As opposed to cases like Kosuga’s, where the culprits were more or less average businessmen, this scheme involved some of the biggest business titans of their time: J.P. Morgan and William Rockefeller. Along with their respective partners, they were in a fight to control the Northern Pacific Railway — the transcontinental railroad that ran from Minnesota to the Pacific Northwest.
A Classic Eddie Murphy Movie Was Inspired by Kosuga’s Story
“Trading Places” is a classic comedy from 1983 by John Landis, director of other iconic 80s films like “The Blues Brothers,” “Animal House,” and “Coming to America.” It stars Eddie Murphy and Dan Aykroyd, then at the top of their careers and comedic powers, in a story that was inspired by Kosuga and his partner Siegel’s onion market scheme.
In the film, a snobby executive and street-smart hustler team up to bankrupt a pair of rich and corrupt brothers by cornering the frozen orange juice market. Frozen orange juice, used as a substitute for Kosuga’s onions, was actually one of the commodities introduced by the Chicago Mercantile Exchange once onions were banned from the market because of Kosuga’s antics.
Kosuga Wasn’t the First to Manipulate the CME
While Kosuga and Siegel’s plan to corner the onion market may have been the most ambitious manipulation scheme seen in the Chicago Mercantile Exchange, it was by no means the first. In 1897, a man named Joseph Leiter attempted to corner the wheat market and nearly pulled it off if not for the efforts of a man called Philip Armour.
The well-known businessman hired ships to break the ice along parts of the Great Lakes so that ships carrying wheat could be transported from Minnesota to harbors in Chicago. It effectively dashed Leiter’s plans to take advantage of wheat shortages in the same way that Kosuga would count on the onion shortage nearly fifty years later.
A Pair of Brothers Tried to Imitate Kosuga in the 1970s
The Hunt brothers, Nelson and William, tried to corner the silver market — not of a city or state but of the whole world. Both worked on an elaborate scheme to control a huge amount of the globe’s available silver and did, in fact, at some point hold the rights to over half of the world’s deliverable silver.
Their actions contributed to a large change in silver prices: the beginning of 1980 saw an ounce being worth nearly 50 dollars, up from around 11 dollars from September of the prior year. When prices finally did go down in March, they went down hard, falling well below 11 dollars an ounce in what came to be known as “Silver Thursday.” All in all, the Hunt brothers lost over a billion dollars in the ordeal.

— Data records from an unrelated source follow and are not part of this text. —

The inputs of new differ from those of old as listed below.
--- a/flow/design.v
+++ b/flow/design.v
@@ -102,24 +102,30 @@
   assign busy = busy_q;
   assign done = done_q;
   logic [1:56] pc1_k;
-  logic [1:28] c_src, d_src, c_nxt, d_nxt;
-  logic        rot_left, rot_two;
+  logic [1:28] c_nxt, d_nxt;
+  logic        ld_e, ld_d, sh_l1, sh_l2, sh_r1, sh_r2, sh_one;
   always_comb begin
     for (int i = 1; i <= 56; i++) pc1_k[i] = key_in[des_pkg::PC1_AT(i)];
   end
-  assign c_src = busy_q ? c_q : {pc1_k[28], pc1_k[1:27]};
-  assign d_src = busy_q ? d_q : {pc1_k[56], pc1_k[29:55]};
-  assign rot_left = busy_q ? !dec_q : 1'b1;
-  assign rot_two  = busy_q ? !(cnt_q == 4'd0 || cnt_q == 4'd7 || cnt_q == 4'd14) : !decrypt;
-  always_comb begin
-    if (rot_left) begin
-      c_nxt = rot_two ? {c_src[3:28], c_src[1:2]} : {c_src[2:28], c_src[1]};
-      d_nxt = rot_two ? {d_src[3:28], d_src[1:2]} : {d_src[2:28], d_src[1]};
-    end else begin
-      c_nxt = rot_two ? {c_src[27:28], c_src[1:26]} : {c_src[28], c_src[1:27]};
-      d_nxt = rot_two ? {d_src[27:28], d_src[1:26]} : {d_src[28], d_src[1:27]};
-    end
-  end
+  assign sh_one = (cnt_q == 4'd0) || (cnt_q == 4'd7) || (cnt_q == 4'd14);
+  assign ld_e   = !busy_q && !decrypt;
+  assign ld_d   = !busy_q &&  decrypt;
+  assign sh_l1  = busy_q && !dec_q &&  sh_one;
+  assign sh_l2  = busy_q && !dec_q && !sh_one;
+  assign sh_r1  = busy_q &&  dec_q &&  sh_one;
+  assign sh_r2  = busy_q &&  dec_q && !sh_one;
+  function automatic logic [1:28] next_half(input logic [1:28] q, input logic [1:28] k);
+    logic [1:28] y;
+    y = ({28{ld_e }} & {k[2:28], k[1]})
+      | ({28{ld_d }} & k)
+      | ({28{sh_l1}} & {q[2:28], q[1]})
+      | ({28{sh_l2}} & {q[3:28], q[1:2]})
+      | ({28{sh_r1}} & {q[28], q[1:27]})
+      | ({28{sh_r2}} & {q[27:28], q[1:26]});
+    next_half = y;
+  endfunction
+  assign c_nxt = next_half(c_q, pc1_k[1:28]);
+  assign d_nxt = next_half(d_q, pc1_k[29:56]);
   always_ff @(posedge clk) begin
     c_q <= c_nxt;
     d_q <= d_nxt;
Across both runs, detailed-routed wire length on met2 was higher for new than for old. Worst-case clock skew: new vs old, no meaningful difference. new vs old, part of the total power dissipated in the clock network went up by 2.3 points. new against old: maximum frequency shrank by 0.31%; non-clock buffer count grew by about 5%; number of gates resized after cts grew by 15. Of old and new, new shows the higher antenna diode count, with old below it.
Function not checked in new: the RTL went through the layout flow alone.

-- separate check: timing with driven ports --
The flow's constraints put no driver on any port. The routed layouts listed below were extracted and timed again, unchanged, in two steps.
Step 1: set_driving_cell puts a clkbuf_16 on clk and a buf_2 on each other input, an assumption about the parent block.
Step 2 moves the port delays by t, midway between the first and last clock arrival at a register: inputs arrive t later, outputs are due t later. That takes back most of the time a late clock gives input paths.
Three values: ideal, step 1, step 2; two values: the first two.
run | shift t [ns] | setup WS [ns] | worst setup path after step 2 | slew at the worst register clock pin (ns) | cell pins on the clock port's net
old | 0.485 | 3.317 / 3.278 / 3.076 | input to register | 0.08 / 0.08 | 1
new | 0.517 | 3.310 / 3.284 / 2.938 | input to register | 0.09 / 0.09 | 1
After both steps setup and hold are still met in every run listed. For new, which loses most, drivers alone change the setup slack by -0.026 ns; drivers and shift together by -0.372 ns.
This is an optimization exercise on Yosys and OpenROAD, whose aim is small area and a short achievable clock period, not a production implementation. Only simulation tests tie the RTL to the original design; equivalence was not proved. Power and IR drop assume default switching activity.

Design bru_cluster, start of the top module:
module bru_cluster (
   input  logic                                                    clk,
   input  logic                                                    rst_n,
   input  logic [bru_pipe_pkg::num_lanes*bru_pipe_pkg::uop_w-1:0]     issue,
   output logic [bru_pipe_pkg::redirect_w-1:0]                        redirect,
   output logic [bru_pipe_pkg::num_lanes*bru_pipe_pkg::link_wb_w-1:0] link_wb
);
export LEC_CHECK = 0
export ABC_AREA = 1
export CAP_MARGIN = 20
export CORE_AREA = 5 5 175 175
export DIE_AREA = 0 0 180 180
export PLACE_DENSITY = 0.75
export SETUP_SLACK_MARGIN = 2.0
export SLEW_MARGIN = 20
create_clock -name core_clock -period 5.0 [get_ports {clk}]
standard.sh (not shown) runs the stock make flow with config.mk's settings and CLKGATE_MAP_FILE= SYNTH_SCRIPT=/design/flow/synth_recipe.tcl, a recipe that flattens the netlist after the stock synthesis.
==> flow/flow/run.sh <==
#!/bin/bash
# Standard layout, with the port buffers made from the smallest buffer cell
# instead of the resizer's default pick, and the pins one track apart so that
# they fit on a smaller die; every tool's output goes to a log here.
bash standard.sh 'BUFFER_PORTS_ARGS=-buffer_cell sky130_fd_sc_hd__buf_1' \
  'PLACE_PINS_ARGS=-min_distance 1 -min_distance_in_tracks' finish > standard_run.log 2>&1
==> next run, changes <==
CORE_AREA = 5 5 195 195   (was 5 5 175 175)
DIE_AREA = 0 0 200 200   (was 0 0 180 180)
PLACE_DENSITY = default   (was 0.75)
TNS_END_PERCENT = 25   (was default)
Effect:
- The changed run produced a clean layout
- wire length went down by 6.2%
- sequential power hardly moves
- synthesized cell count does not change
- register-to-register slack improves by 0.08 ns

A Kosuga-Style Scheme in Japan
Yasuo Hamanaka, a trader who used to work for Sumitomo Corporation, gained notoriety after attempting to corner the world copper market in a scheme that spread out over nearly ten years. His plans didn’t work out, and by 1996 he was left with very large copper positions that were worth much less than he had planned.
The losses incurred by Hamanaka added up to more than 2.5 billion dollars, which as of now ranks #14 in the list of top trading losses ever. Hamanaka spent a lot of time and energy to hide the losses that eventually came to light, which included keeping a secret records book, forging data and signatures, and lying to his bosses. In 1997, he was sentenced to eight years in prison in Tokyo.